Care and storage
- Always keep the camera in its case with the lens capped when not in use, or with a body cap on when a lens is not attached.
- No part of the camera should be forced at any time.
- Never subject your camera to shock, high heat, high humidity, water, or harmful chemicals. Be particularly careful not to leave it in the glove compartment or other places in motor vehicles where it may be subjected to high temperatures. The 9000 is a professional camera and thus built with professional use in mind; it can take large amounts of abuse, and can be used in rain et cetera, but remember that it's still just a camera and your mileage may vary.
- Never lubricate any part of the camera body or lens. Leave lubrication of the internals to professionals.
- Never touch the shutter curtain or the inside parts of the body, or clean them with compressed air. Doing so may impair their alignment and movement.
- External camera surfaces and the lens barrel -- but not glass surfaces -- can be cleaned by wiping with a dry or silicone-treated cloth.
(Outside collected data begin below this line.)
From an optimization exercise on the open Yosys and OpenROAD flow, aimed at small area; shortcuts taken in it are not production practice.
Only simulation tests tie the RTL to the original design; equivalence was not proved.
Power figures rest on the tool's default switching activity, not on a simulated workload.

[flow/config.mk]
export PLATFORM = sky130hd
export DESIGN_NAME = wb_regfile
export DESIGN_NICKNAME = wb_regfile
export VERILOG_FILES = /design/flow/design.v
export SDC_FILE = /design/flow/constraint.sdc
export NUM_CORES = 4
export LEC_CHECK = 0
export CAP_MARGIN = 10
export CORE_MARGIN = 2
export CORE_UTILIZATION = 60
export SLEW_MARGIN = 10
export SYNTH_HIERARCHICAL = 1
[flow/constraint.sdc]
create_clock -name core_clock -period 8.0 [get_ports {clk}]
set_input_delay 1.6000 -clock core_clock [delete_from_list [all_inputs] [get_ports {clk}]]
set_output_delay 1.6000 -clock core_clock [all_outputs]
set_load 0.01 [all_outputs]
[flow/design.v]
module wb_regfile (
   input  logic        clk,
   input  logic        reset,
   input  logic [31:0] Read_data_in,
   input  logic [31:0] result_in,
   input  logic [31:0] link_in,
   input  logic [4:0]  RtorRd_in,
   input  logic [1:0]  MemtoReg_in,
   input  logic        RegWr_in,
   input  logic        MemRead_in,
   input  logic [4:0]  rs_addr,
   input  logic [4:0]  rt_addr,
   output logic [31:0] rs_data,
   output logic [31:0] rt_data,
   output logic [31:0] wb_data_o,
   output logic [4:0]  wb_addr_o,
   output logic        wb_en_o,
   output logic [31:0] wb_cnt,
   output logic [31:0] load_cnt
);
   logic [31:0] wb_cnt_r;
   logic [31:0] load_cnt_r;
   logic        cnt_en_s;
   logic        cnt_ld_s;
   wb_regfile_core u_core (
      .clk          (clk),
      .reset        (reset),
      .Read_data_in (Read_data_in),
      .result_in    (result_in),
      .link_in      (link_in),
      .RtorRd_in    (RtorRd_in),
      .MemtoReg_in  (MemtoReg_in),
      .RegWr_in     (RegWr_in),
      .rs_addr      (rs_addr),
      .rt_addr      (rt_addr),
      .rs_data      (rs_data),
      .rt_data      (rt_data),
      .wb_data_o    (wb_data_o),
      .wb_addr_o    (wb_addr_o),
      .wb_en_o      (wb_en_o)
   );
   assign cnt_en_s = reset && RegWr_in && (RtorRd_in != 5'd0);
   assign cnt_ld_s = cnt_en_s && MemRead_in && (MemtoReg_in == 2'b01);
   always_ff @(posedge clk or negedge reset) begin
      if (!reset) begin
         wb_cnt_r   <= 32'd0;
         load_cnt_r <= 32'd0;
      end else begin
         if (cnt_en_s) begin
            wb_cnt_r <= wb_cnt_r + 32'd1;
         end
         if (cnt_ld_s) begin
            load_cnt_r <= load_cnt_r + 32'd1;
         end
      end
   end
   assign wb_cnt   = wb_cnt_r;
   assign load_cnt = load_cnt_r;
endmodule
Context: an optimization exercise on an open-source flow, tuned for small area, a short achievable clock period and few clock cycles per item. The choices shown serve that exercise and are no tape-out recipe. Function was checked by simulation only, so behaviour that the tests miss may differ from the original. No activity file was given, so power comes from the tool's default toggle rates.

// edit_distance_best_match
module edit_distance_best_match (
  input  logic        clk,
  input  logic        rst_n,
  input  logic        in_valid,
  output logic        in_ready,
  input  logic [1:0]  in_command,
  input  logic [7:0]  in_char,
  output logic        out_valid,
  input  logic        out_ready,
  output logic        out_found,
  output logic [11:0] out_index,
  input  logic        cfg_valid,
  output logic        cfg_ready,
  input  logic [6:0]  cfg_threshold
);
For scale: ~420 flip-flops, ~38 I/O pins, roughly 19000 sq um of cells after synthesis.
==> flow/config.mk <==
export PLATFORM = sky130hd
export DESIGN_NAME = edit_distance_best_match
export DESIGN_NICKNAME = edit_distance_best_match
export VERILOG_FILES = /design/flow/design.v
export SDC_FILE = /design/flow/constraint.sdc
export NUM_CORES = 4
export LEC_CHECK = 0
export CAP_MARGIN = 20
export CORE_MARGIN = 2
export CORE_UTILIZATION = 65
export CTS_BUF_LIST = sky130_fd_sc_hd__clkbuf_16
export CTS_CLUSTER_DIAMETER = 80
export CTS_CLUSTER_SIZE = 30
export SLEW_MARGIN = 20
==> flow/constraint.sdc <==
create_clock -name core_clock -period 10.0 [get_ports {clk}]
set_input_delay 2.0000 -clock core_clock [delete_from_list [all_inputs] [get_ports {clk}]]
set_output_delay 2.0000 -clock core_clock [all_outputs]
set_load 0.01 [all_outputs]
standard.sh (not shown) runs the stock make flow with config.mk's settings and CLKGATE_MAP_FILE= SYNTH_SCRIPT=/design/flow/synth_recipe.tcl, a recipe that flattens the netlist after the stock synthesis.
==> flow/flow/run.sh <==
#!/bin/bash
bash standard.sh SETUP_SLACK_MARGIN=6.9 "BUFFER_PORTS_ARGS=-buffer_cell sky130_fd_sc_hd__buf_2" "CTS_ARGS=-sink_clustering_enable -repair_clock_nets -sink_clustering_size 18 -sink_clustering_max_diameter 60 -buf_list sky130_fd_sc_hd__clkbuf_8 -dont_use_dummy_load" finish > standard.log 2>&1
The baseline produced a clean layout.
Testbench counts at the start, summed over its fixed seeds: cycles 32,566, items 32,550.
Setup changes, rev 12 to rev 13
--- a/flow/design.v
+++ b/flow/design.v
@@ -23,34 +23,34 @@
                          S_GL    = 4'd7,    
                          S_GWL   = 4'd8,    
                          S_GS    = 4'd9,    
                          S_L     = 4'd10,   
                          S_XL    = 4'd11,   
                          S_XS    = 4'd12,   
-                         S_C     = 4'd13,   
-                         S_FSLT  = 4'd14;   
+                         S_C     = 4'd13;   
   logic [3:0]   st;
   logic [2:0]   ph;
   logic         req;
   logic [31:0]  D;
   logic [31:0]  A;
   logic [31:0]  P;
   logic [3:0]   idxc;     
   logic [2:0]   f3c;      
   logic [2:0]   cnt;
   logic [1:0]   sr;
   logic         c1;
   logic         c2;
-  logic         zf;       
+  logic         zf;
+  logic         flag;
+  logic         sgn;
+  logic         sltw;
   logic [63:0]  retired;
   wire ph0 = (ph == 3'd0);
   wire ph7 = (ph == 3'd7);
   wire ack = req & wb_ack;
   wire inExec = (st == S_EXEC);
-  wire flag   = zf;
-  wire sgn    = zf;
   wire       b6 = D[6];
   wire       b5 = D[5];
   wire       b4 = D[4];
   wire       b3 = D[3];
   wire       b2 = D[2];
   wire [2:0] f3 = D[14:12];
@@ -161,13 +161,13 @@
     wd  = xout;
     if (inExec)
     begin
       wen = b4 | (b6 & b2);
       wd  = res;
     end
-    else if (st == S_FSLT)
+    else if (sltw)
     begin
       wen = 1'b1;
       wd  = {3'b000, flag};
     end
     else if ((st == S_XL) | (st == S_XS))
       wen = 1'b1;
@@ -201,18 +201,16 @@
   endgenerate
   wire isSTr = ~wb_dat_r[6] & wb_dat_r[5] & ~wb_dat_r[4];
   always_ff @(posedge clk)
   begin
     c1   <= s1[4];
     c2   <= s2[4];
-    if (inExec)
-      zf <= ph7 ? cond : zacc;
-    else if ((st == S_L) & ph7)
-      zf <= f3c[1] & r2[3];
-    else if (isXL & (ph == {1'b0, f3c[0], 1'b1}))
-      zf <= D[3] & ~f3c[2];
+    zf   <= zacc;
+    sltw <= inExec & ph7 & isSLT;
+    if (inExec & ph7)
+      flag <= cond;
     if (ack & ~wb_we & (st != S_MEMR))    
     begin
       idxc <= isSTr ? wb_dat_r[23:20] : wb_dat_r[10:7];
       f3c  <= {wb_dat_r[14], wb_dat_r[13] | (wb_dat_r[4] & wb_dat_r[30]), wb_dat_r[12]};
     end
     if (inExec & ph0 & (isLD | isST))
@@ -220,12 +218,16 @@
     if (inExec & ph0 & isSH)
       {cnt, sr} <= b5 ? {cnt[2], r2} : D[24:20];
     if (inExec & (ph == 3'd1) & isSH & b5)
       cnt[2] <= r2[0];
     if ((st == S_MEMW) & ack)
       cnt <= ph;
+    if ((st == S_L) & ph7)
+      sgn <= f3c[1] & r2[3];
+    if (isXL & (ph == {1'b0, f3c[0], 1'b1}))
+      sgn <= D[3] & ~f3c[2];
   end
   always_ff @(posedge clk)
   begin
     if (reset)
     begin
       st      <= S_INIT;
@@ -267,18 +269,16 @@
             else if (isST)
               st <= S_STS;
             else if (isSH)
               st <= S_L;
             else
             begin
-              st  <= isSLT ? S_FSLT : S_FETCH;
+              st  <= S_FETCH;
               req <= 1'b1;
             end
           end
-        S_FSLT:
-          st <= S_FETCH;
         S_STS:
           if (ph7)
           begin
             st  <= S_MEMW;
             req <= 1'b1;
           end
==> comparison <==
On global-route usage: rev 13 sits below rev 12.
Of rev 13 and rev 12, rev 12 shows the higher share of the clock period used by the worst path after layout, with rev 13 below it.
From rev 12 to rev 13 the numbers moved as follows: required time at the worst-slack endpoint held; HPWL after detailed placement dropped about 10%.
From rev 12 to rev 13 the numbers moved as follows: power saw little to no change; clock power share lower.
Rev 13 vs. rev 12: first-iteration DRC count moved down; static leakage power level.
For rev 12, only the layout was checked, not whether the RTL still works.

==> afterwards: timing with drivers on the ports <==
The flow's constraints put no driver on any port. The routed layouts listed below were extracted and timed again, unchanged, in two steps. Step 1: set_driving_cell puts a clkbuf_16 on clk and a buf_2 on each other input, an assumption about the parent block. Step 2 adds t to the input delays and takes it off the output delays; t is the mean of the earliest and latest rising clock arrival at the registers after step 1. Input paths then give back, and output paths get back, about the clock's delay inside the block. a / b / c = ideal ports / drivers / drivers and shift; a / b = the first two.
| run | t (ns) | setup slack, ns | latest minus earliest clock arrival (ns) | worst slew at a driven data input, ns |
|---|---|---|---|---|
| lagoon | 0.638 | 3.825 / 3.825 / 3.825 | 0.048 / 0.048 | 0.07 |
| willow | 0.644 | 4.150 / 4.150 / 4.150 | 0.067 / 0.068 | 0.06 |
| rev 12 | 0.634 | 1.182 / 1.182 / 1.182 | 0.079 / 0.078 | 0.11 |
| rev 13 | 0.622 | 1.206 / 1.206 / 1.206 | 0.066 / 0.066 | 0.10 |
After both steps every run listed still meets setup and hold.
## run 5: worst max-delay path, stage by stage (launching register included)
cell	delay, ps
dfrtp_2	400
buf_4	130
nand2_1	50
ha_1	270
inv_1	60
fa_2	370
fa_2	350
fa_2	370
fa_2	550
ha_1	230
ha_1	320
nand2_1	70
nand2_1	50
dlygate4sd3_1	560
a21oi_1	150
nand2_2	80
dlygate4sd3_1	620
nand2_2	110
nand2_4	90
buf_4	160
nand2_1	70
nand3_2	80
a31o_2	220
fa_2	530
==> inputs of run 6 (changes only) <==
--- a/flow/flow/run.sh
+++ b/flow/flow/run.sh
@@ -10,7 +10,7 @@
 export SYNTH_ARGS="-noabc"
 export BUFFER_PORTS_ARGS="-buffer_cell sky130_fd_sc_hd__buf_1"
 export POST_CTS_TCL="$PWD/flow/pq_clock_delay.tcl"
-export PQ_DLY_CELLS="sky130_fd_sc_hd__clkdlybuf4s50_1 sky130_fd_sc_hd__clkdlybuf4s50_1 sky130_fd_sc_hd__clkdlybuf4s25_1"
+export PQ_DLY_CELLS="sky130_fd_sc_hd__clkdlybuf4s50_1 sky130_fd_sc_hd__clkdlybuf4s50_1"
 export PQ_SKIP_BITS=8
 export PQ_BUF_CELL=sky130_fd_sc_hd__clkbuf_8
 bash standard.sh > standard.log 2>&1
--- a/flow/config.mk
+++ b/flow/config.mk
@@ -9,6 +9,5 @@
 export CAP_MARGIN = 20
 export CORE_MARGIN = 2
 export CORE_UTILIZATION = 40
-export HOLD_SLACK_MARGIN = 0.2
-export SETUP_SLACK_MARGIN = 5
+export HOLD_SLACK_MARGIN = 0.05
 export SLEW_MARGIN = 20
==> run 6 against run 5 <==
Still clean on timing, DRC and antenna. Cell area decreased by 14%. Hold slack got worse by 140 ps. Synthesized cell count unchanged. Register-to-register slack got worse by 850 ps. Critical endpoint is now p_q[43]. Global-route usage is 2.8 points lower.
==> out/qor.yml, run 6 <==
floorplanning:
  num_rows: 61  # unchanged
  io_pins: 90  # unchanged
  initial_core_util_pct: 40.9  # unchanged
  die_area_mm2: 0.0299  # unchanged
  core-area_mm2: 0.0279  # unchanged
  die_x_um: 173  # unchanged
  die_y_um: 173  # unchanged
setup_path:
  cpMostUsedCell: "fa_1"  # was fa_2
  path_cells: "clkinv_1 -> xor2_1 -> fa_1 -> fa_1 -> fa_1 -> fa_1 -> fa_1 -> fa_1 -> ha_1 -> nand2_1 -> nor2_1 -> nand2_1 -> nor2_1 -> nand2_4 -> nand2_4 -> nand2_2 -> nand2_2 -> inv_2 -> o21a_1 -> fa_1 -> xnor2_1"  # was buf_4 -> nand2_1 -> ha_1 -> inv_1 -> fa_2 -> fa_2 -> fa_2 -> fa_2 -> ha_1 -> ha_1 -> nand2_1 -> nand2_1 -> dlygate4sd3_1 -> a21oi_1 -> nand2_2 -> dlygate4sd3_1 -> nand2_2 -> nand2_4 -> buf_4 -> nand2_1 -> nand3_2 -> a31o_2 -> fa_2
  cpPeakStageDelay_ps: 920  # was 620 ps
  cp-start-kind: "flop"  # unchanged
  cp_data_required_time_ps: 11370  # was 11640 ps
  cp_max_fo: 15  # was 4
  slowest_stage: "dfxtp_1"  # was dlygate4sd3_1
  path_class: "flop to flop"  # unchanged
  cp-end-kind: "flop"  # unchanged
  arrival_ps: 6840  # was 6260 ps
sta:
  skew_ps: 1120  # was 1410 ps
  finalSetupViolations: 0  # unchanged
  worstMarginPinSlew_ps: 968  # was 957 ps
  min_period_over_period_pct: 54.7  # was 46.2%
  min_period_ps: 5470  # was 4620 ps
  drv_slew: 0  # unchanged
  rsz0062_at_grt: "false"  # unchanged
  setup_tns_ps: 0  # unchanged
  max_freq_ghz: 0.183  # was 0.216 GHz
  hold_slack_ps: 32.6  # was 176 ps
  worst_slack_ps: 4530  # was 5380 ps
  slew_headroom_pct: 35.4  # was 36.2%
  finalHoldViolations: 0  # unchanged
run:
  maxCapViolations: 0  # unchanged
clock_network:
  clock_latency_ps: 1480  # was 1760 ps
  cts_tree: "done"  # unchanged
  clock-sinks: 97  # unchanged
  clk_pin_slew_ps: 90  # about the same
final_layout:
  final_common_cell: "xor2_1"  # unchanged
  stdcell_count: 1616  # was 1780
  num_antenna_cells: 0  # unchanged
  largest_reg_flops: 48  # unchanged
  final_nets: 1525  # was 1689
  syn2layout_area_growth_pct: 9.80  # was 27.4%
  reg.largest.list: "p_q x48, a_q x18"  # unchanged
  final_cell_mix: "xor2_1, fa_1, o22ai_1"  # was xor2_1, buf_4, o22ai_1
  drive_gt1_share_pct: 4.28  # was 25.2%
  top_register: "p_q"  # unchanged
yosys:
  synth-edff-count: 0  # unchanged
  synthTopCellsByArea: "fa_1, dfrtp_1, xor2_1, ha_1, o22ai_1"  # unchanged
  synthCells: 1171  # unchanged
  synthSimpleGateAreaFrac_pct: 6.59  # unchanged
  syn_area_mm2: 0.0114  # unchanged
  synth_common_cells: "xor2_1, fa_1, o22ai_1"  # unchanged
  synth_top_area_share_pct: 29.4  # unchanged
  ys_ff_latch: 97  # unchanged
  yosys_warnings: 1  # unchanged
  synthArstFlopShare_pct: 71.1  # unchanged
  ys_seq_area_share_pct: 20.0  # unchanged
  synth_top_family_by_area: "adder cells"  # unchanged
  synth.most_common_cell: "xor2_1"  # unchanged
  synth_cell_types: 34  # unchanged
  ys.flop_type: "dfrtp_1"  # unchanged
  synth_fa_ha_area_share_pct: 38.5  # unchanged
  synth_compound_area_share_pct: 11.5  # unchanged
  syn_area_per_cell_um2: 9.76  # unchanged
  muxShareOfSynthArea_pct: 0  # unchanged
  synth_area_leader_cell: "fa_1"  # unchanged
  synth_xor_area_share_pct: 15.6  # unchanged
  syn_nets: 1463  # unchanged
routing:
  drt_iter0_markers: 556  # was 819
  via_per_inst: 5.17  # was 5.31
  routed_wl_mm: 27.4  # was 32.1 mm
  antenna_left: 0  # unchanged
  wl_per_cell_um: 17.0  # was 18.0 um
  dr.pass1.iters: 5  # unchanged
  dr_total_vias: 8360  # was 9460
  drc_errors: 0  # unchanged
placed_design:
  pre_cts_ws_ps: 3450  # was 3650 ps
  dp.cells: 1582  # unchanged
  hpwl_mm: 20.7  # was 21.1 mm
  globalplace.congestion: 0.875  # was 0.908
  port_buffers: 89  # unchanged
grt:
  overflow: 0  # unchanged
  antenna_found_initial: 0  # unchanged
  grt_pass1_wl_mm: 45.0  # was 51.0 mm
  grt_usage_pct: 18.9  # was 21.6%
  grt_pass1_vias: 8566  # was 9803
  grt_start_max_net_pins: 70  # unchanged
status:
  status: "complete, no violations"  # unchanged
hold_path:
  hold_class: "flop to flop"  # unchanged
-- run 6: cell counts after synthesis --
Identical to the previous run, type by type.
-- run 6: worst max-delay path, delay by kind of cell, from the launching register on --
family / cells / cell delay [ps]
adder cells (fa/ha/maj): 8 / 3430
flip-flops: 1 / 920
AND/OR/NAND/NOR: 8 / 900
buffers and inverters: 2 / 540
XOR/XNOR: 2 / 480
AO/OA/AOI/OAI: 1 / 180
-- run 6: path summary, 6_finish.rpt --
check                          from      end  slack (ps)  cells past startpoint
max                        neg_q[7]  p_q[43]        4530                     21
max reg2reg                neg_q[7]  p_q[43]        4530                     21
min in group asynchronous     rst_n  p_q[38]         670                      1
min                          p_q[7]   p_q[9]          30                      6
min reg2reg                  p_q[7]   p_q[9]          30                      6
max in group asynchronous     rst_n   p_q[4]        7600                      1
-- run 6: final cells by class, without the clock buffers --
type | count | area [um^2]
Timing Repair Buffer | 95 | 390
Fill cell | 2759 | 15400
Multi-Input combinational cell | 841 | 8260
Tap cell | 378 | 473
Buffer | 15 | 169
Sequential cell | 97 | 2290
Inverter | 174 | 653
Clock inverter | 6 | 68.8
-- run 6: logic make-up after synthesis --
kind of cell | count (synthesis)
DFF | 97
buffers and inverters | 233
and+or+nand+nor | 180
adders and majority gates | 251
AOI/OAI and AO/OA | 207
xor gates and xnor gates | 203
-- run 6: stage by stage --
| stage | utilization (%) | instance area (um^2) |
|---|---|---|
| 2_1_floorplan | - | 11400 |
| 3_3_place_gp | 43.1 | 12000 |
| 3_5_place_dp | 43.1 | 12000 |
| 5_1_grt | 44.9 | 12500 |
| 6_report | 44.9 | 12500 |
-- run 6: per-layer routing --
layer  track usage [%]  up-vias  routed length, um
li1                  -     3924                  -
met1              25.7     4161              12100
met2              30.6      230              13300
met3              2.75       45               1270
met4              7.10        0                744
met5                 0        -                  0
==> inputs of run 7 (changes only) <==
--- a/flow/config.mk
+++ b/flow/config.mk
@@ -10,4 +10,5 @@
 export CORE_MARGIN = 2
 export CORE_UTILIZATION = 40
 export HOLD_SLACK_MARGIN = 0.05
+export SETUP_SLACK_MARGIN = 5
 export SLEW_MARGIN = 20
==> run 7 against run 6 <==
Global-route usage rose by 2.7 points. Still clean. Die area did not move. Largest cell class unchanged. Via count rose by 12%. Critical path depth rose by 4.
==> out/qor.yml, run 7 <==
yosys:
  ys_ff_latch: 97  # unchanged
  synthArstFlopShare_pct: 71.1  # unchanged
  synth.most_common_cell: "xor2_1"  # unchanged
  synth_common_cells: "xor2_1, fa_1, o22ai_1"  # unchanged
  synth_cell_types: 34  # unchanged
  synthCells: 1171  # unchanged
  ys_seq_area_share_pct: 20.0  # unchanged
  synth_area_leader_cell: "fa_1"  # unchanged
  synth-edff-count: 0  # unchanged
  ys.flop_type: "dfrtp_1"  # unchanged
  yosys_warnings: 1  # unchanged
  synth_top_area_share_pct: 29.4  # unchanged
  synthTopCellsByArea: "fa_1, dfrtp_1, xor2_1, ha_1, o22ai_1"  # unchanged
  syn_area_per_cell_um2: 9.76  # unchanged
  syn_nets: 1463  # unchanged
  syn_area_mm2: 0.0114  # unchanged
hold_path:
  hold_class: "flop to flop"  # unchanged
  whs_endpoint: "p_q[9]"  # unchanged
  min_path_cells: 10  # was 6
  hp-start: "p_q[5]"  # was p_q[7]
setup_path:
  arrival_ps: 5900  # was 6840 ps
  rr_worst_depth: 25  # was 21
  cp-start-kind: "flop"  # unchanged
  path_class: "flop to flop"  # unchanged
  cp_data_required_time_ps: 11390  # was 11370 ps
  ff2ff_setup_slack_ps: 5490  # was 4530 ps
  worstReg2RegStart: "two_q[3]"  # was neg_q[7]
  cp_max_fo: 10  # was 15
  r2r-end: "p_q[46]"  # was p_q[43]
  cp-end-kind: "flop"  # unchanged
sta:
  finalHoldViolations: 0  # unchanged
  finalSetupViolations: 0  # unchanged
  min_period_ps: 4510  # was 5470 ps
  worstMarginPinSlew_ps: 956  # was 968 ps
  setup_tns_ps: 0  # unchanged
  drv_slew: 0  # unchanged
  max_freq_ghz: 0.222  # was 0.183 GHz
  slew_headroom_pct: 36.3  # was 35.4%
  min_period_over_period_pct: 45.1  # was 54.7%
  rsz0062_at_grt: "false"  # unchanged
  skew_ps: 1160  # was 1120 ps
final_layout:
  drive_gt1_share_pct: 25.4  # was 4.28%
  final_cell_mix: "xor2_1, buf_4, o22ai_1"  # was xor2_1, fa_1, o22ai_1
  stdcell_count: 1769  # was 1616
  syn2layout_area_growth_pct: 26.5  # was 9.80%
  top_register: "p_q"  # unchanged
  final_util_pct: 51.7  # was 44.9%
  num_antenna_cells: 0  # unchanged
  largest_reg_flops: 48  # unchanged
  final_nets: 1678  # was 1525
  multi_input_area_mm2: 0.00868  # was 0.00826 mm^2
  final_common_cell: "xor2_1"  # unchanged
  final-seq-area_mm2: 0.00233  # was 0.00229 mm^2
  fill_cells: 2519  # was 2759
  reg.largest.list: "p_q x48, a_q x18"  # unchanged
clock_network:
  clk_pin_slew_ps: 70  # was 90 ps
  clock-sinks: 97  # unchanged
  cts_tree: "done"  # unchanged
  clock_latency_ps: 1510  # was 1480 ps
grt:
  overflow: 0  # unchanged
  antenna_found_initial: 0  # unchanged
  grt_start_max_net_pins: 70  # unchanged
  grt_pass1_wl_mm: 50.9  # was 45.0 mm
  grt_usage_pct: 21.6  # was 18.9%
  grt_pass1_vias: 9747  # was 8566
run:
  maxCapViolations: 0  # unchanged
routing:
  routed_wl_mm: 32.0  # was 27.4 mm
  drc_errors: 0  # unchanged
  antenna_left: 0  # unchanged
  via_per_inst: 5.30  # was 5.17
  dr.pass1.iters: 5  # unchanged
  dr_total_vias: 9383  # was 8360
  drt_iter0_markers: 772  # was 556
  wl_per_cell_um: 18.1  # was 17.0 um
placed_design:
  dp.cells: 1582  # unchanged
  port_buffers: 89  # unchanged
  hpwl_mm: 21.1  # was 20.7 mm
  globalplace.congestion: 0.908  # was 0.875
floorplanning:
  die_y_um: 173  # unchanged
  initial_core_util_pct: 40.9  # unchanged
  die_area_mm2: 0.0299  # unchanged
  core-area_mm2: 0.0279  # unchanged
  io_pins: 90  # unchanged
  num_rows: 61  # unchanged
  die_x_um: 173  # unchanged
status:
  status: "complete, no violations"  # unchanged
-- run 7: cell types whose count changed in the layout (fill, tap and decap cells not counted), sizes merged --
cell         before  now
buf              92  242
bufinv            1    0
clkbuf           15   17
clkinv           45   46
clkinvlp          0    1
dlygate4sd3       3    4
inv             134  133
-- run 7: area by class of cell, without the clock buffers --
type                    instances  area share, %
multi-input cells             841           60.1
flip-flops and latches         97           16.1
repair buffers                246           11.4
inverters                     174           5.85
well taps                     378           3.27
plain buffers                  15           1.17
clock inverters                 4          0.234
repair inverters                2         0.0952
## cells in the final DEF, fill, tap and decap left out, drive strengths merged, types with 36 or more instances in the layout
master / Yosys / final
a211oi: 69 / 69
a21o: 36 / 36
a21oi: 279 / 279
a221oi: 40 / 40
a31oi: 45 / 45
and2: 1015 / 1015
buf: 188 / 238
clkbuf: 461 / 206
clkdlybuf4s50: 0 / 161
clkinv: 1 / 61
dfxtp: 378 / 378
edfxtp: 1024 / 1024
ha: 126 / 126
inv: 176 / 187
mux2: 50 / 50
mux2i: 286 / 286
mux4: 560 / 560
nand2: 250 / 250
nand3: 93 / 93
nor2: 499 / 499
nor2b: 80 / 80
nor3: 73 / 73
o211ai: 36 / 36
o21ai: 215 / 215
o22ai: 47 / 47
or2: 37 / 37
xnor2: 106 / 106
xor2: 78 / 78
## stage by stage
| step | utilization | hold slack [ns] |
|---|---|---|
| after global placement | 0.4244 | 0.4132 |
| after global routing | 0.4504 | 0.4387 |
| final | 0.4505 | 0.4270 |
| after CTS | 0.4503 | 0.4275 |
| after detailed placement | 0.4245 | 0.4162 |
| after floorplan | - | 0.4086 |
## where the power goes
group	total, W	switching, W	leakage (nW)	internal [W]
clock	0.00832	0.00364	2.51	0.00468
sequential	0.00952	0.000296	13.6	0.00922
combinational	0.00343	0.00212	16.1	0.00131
- Never touch lens or eyepiece surfaces with your fingers. Whisk away loose matter with a blower brush. To remove stubborn spots, use a sheet of photographic lens tissue. If necessary, tissue may be moistened with one drop of lens-cleaning fluid. Never drop fluid directly on glass surfaces.
- Minolta recommends that you have your camera cleaned once a year at an authorized Minolta service facility. Repair facilities tend to say that this isn't necessary, however, if the camera isn't very heavily used.
- When storing the camera for more than two weeks, remove the batteries and keep it in a cool, dry place away from dust or chemicals, preferably in an airtight container with a drying agent such as silica gel.
- The operating range for the LCDs is from -20 to +50 degrees Celsius (15 to 120 degrees Fahrenheit). At temperatures outside this range, response time and contrast will change, making displays difficult to read. At very high temperatures, the display will temporarily turn black. In either case, display should return to normal after a short period of time away from the extreme temperature.
- The LCDs should last approximately ten years. Then, they may get black in the corners; I have never heard of a LCD being all black, though. Thus, it's more of a cosmetic issue. When replacement is needed, contact your nearest authorized Minolta service facility. Then hope that they have any in stock, as 9000 parts are getting scarce around the world. A solution may be to buy a broken 9000 and cannibalize it for parts -- not all LCD screens turns black.